You signed in with another tab or window. Reload to refresh your session.You signed out in another tab or window. Reload to refresh your session.You switched accounts on another tab or window. Reload to refresh your session.Dismiss alert
HiFi-SR is a Python-based pipeline for the detection of plant mitochondrial structural rearrangements based on the mapping of PacBio high-fidelity (HiFi) reads or Circular Consensus Sequencing (ccs) data, to a reference genome (i.e., the hypothetical master cycle DNA). HiFi-SR also includes useful scripts for organellar genome analyses.
We will continuously make upgrades and modifications to hifisr to enhance its functionality and performance.
Installation
The pipeline has been tested on Ubuntu-24.04. It shall work in other Linux operating system, such as CentOS.
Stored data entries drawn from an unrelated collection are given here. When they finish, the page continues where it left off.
Context: an optimization exercise on an open-source flow, tuned for small area, a short achievable clock period and few clock cycles per item. The choices shown serve that exercise and are no tape-out recipe. The RTL was checked by simulation tests, not by an equivalence proof against the original design. Power is estimated from default activity; no workload was simulated.

==> flow/design.v (outline; a module is shown in full before it is edited, if it fits) <==
// module rca: 18 lines
// module gmux: 9 lines
// module CI_fir: 1430 lines
module CI_fir
	(
		input 		reset,
		input		clk,
		input		clk_en,
		input	[31:0]	dataa,
		input	[31:0]	datab,
		input		start,
		output	[31:0]	result,
		output		done
	);
  // ...
==> flow/flow/run.sh <==
#!/bin/bash
# Layout flow: the standard layout (standard.sh, unchanged synthesis and steps), with the
# resizer's setup repair told to keep MARGIN ns of slack against the 17 ns clock, so that it
# sizes and buffers the logic for the period the design can reach instead of stopping at 17 ns.
# make's full output goes to flow.log here; ORFS writes each step's log under orfs/logs/.
set -euo pipefail
MARGIN=12
bash standard.sh SETUP_SLACK_MARGIN=$MARGIN finish > flow.log 2>&1
==> flow/standard.sh <==
#!/bin/bash
# synth_recipe.tcl (not shown) runs the flow's synth.tcl, then flattens the netlist and writes it again
# the make line also repeats each setting of config.mk as NAME=value (left out here)
make -C /OpenROAD-flow-scripts/flow DESIGN_CONFIG=/design/flow/config.mk WORK_HOME=/design/flow/orfs CLKGATE_MAP_FILE= SYNTH_SCRIPT=/design/flow/synth_recipe.tcl "${@:-finish}"
==> flow/config.mk <==
export PLATFORM = sky130hd
export DESIGN_NAME = CI_fir
export DESIGN_NICKNAME = CI_fir
export VERILOG_FILES = /design/flow/design.v
export SDC_FILE = /design/flow/constraint.sdc
export NUM_CORES = 4
export LEC_CHECK = 0
export CAP_MARGIN = 20
export CORE_MARGIN = 2
export CORE_UTILIZATION = 45
export CTS_CLUSTER_DIAMETER = 80
export CTS_CLUSTER_SIZE = 25
export SLEW_MARGIN = 20
==> flow/constraint.sdc <==
create_clock -name core_clock -period 17.0 [get_ports {clk}]
set_input_delay 3.4000 -clock core_clock [delete_from_list [all_inputs] [get_ports {clk}]]
set_output_delay 3.4000 -clock core_clock [all_outputs]
set_load 0.01 [all_outputs]
==> summary.md, run 1 <==
| Metric | Value |
|---|---|
| Period utilisation layout | 29.36% |
| DP Area | a little over 0.1 mm² |
| Commonest non-fill, non-tap cell in the layout | dfxtp_1 |
| EDFF count, synth | 24 |
| Reg area | 0.03783 mm² |
| Share of cells above drive strength 1 | 6.854% |
| Fin area | 0.1107 mm² |
| TritonCTS clock tree | done |
| Well Taps | approximately 3000 |
| Max incr delay on CP | 0.27 ns |
| Worst slack, placed | 8.609 ns |
| GR Util All Layers | between 20% and 30% |
| Data required, critical path | 17.53 ns |
| Crit path kind | in2reg |
| Met1 usage | ~34% |
| WP buf/inv | 3 |
| P_leak | 42.21 nW |
| Die ar. | 0.2259 mm² |
| Post-DP HPWL | 166.2 mm |
| Top routing layer in use | met4 |
| # hold bufs at CTS | 0 |
| Status | finished clean |
| First-pass GRT wire length | 399.8 mm |
| Top Consumer | sequential cells |
| Comb pwr | 0.00147 W |
| Antenna cells | 4 |
| Routed vias | 63710 |
| Mapped Area | 0.09997 mm² |
| Clk pwr share | 34.1% |
Testbench counts, summed over its fixed seeds: cycles 9,608, items 9,600.
This is an optimization exercise on Yosys and OpenROAD, whose aim is small area, not a production implementation. Only simulation tests tie the RTL to the original design; equivalence was not proved. Power figures rest on the tool's default switching activity, not on a simulated workload.

Design fir, start of the top module:
module fir(
	out,
	x,
	clk,
	rest
	);
output [34:0] out;
input         rest;
input  [15:0] x;
input         clk;
reg  [15:0] r0, r1, r2, r3, r4, r5, r6, r7, r8, r9, r10, r11, r12, r13;
reg  [15:0] p;
reg  [2:0]  n;           
reg         z;           
reg  [2:0]  q;           
reg  [24:0] ra;
reg  [6:0] rb;
wire [25:0] l = {1'b1, ra[24], ra[23], ra[22], ra[21], ra[20], ra[19], ra[18], ra[17], ra[16], ra[15], ra[14], ra[13], ra[12], ra[11], ra[10], ra[9], ra[8], ra[7], ra[6], ra[5], ra[4], ra[3], ra[2], ra[1], ra[0]}
              + {rb[6], rb[5], 1'b0, rb[4], 1'b0, rb[3], rb[2], 1'b0, rb[1], 1'b0, 1'b0, 1'b0, 1'b0, 1'b0, 1'b0, 1'b0, rb[0], 1'b0, 1'b0, 1'b0, 1'b0, 1'b0, 1'b0, 1'b0, 1'b0, 1'b0};
wire [3:0] hi = {4{l[25]}} - {1'b0, q};
assign out = {hi, {4{l[25]}}, l, 1'b0} & {35{~z}};
wire [15:0] d7  = (rest && n == 3'd7) ? r6 : 16'd0;
wire [15:0] d14 = rest ? r13 : 16'd0;
wire t1_p0 = r8[0] ^ r13[0];
wire t1_g0 = r8[0] & r13[0];
wire t1_p1 = r8[1] ^ r13[1];
wire t1_g1 = r8[1] & r13[1];
wire t1_p2 = r8[2] ^ r13[2];
  ...
clock: 6.0 ns
lec_check: 0
cap_margin: 20
core_margin: 2
core_utilization: 65
cts_buf_list: sky130_fd_sc_hd__clkbuf_8
cts_cluster_diameter: 150
cts_cluster_size: 16
slew_margin: 20
synth_hierarchical: 1
synth_minimum_keep_size: 0
standard.sh (not shown) runs the stock make flow with config.mk's settings and CLKGATE_MAP_FILE= SYNTH_SCRIPT=/design/flow/synth_recipe.tcl, a recipe that flattens the netlist after the stock synthesis.
==> flow/flow/run.sh <==
#!/bin/bash
# Own flow: the standard layout (standard.sh, all steps), except that the
# port buffers that global placement inserts (one per input and output port,
# as in the standard flow) are the library's smallest buffer, buf_1.
set -e
export BUFFER_PORTS_ARGS="-buffer_cell sky130_fd_sc_hd__buf_1"
bash standard.sh > standard.log 2>&1
The first run passed the timing, DRC and antenna checks.
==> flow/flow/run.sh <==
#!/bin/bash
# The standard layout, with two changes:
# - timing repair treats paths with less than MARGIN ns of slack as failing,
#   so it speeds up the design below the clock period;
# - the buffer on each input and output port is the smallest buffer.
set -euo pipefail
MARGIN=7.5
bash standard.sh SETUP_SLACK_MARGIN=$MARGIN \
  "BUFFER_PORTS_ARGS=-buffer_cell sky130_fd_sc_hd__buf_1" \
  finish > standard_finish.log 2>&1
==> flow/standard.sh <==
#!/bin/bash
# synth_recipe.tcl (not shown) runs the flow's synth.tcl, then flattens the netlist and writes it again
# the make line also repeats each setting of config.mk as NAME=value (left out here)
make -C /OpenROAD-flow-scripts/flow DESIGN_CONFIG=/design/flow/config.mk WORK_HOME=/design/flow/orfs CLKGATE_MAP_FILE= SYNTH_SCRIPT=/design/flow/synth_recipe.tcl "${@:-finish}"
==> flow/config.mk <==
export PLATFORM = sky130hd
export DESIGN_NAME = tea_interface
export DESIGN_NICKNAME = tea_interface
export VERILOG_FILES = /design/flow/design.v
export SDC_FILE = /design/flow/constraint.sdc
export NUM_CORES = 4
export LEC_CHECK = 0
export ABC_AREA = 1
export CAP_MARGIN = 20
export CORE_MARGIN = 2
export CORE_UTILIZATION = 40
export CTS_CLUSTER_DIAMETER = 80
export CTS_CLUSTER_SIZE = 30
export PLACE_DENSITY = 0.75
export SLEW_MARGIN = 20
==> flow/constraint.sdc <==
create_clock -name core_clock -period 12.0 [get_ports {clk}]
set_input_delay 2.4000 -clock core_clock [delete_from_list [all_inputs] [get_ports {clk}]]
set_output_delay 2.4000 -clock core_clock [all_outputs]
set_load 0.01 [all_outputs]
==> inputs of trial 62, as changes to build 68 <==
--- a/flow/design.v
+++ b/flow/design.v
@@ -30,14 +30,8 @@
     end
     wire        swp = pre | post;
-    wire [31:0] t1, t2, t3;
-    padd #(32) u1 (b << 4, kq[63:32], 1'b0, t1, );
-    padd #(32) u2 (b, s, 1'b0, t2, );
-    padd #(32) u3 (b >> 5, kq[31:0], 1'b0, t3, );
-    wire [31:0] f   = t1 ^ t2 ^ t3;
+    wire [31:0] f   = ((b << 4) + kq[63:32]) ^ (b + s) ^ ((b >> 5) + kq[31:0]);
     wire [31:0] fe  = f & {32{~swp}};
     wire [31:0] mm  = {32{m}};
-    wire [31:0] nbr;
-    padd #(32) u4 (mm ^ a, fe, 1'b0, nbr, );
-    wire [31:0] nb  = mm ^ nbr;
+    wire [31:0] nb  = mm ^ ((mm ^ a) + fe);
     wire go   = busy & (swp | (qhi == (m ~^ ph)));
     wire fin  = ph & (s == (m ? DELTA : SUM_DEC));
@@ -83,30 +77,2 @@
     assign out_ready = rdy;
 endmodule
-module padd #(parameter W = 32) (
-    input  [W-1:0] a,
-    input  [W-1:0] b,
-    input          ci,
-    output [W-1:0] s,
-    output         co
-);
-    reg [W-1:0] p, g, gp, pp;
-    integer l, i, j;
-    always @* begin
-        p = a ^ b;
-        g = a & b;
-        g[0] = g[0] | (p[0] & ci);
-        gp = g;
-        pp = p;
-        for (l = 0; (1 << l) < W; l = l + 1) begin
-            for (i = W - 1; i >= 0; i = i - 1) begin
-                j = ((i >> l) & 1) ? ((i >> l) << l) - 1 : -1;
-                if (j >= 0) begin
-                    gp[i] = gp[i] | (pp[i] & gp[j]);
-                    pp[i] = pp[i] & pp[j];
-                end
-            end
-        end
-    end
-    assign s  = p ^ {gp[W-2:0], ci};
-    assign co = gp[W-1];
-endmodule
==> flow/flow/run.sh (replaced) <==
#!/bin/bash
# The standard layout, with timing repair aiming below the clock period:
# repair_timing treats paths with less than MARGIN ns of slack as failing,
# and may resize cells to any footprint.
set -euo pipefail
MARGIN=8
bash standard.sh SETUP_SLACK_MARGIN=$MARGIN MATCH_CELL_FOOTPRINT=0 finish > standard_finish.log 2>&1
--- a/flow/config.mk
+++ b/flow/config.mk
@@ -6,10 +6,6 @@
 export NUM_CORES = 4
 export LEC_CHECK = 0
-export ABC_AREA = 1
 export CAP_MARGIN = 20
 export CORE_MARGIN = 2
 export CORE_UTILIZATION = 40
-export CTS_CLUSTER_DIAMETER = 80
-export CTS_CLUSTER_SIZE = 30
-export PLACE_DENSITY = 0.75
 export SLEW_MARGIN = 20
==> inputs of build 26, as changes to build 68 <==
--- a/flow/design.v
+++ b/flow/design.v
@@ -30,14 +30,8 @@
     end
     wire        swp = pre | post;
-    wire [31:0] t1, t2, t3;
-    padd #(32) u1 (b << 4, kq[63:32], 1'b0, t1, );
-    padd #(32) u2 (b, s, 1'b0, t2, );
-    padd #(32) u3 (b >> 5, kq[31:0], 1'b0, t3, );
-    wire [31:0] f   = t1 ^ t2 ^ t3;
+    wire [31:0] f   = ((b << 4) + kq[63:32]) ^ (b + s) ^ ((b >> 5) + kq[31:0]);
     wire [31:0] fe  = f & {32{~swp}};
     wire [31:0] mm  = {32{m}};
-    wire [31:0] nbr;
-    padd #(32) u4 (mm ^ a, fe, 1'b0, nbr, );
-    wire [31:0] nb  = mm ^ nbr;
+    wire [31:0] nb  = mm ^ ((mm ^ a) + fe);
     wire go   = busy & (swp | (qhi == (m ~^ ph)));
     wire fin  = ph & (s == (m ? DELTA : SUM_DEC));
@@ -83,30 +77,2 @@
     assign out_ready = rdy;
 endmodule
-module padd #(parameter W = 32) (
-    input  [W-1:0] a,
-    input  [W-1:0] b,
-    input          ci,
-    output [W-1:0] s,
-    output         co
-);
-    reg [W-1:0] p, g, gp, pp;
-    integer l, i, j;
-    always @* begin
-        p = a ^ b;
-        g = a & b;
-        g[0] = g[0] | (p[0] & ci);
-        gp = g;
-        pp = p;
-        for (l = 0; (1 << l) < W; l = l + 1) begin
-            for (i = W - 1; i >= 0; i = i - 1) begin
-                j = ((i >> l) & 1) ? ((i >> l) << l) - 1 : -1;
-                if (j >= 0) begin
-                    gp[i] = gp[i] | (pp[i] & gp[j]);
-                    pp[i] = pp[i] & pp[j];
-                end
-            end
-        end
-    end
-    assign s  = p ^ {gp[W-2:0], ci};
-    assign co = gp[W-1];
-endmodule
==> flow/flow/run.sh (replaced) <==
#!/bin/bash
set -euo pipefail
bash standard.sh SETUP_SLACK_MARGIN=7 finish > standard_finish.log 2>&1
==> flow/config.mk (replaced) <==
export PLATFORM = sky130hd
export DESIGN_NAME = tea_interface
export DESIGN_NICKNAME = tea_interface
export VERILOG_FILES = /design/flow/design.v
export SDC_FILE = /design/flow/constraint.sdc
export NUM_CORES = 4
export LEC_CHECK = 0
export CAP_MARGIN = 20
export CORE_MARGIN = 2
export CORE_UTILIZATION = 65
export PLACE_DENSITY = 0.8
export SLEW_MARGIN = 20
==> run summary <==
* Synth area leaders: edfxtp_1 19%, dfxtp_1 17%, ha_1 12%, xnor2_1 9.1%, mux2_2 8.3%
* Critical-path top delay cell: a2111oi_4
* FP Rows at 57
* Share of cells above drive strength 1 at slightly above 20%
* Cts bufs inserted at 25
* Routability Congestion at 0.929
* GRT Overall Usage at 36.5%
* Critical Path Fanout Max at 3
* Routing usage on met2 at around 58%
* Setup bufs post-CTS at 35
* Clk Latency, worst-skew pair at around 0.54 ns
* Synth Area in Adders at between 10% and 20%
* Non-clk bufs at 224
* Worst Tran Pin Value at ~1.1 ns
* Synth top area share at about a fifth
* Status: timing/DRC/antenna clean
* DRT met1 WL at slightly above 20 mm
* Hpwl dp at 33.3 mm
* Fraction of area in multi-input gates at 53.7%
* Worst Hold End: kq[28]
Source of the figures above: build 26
Create a Python Virtual Environment and install required packages
Create and activate a venv environment
# /mnt/software/sys/python/python-3.13.1/bin is your path to the python executable# /mnt/software/scripts/hifisr in the virtual environment directory
mkdir /mnt/software/scripts/hifisr
/mnt/software/sys/python/python-3.13.1/bin/python3.13 -m venv /mnt/software/scripts/hifisr
source /mnt/software/scripts/hifisr/bin/activate
Add the paths of all required software in soft_paths.txt
# Contents of soft_paths.txt: A TAB-delimited File containing software names, and the path to the executable.# If your have the softwares installed, add them directly to the file.# Otherwise, you can install new versions of them.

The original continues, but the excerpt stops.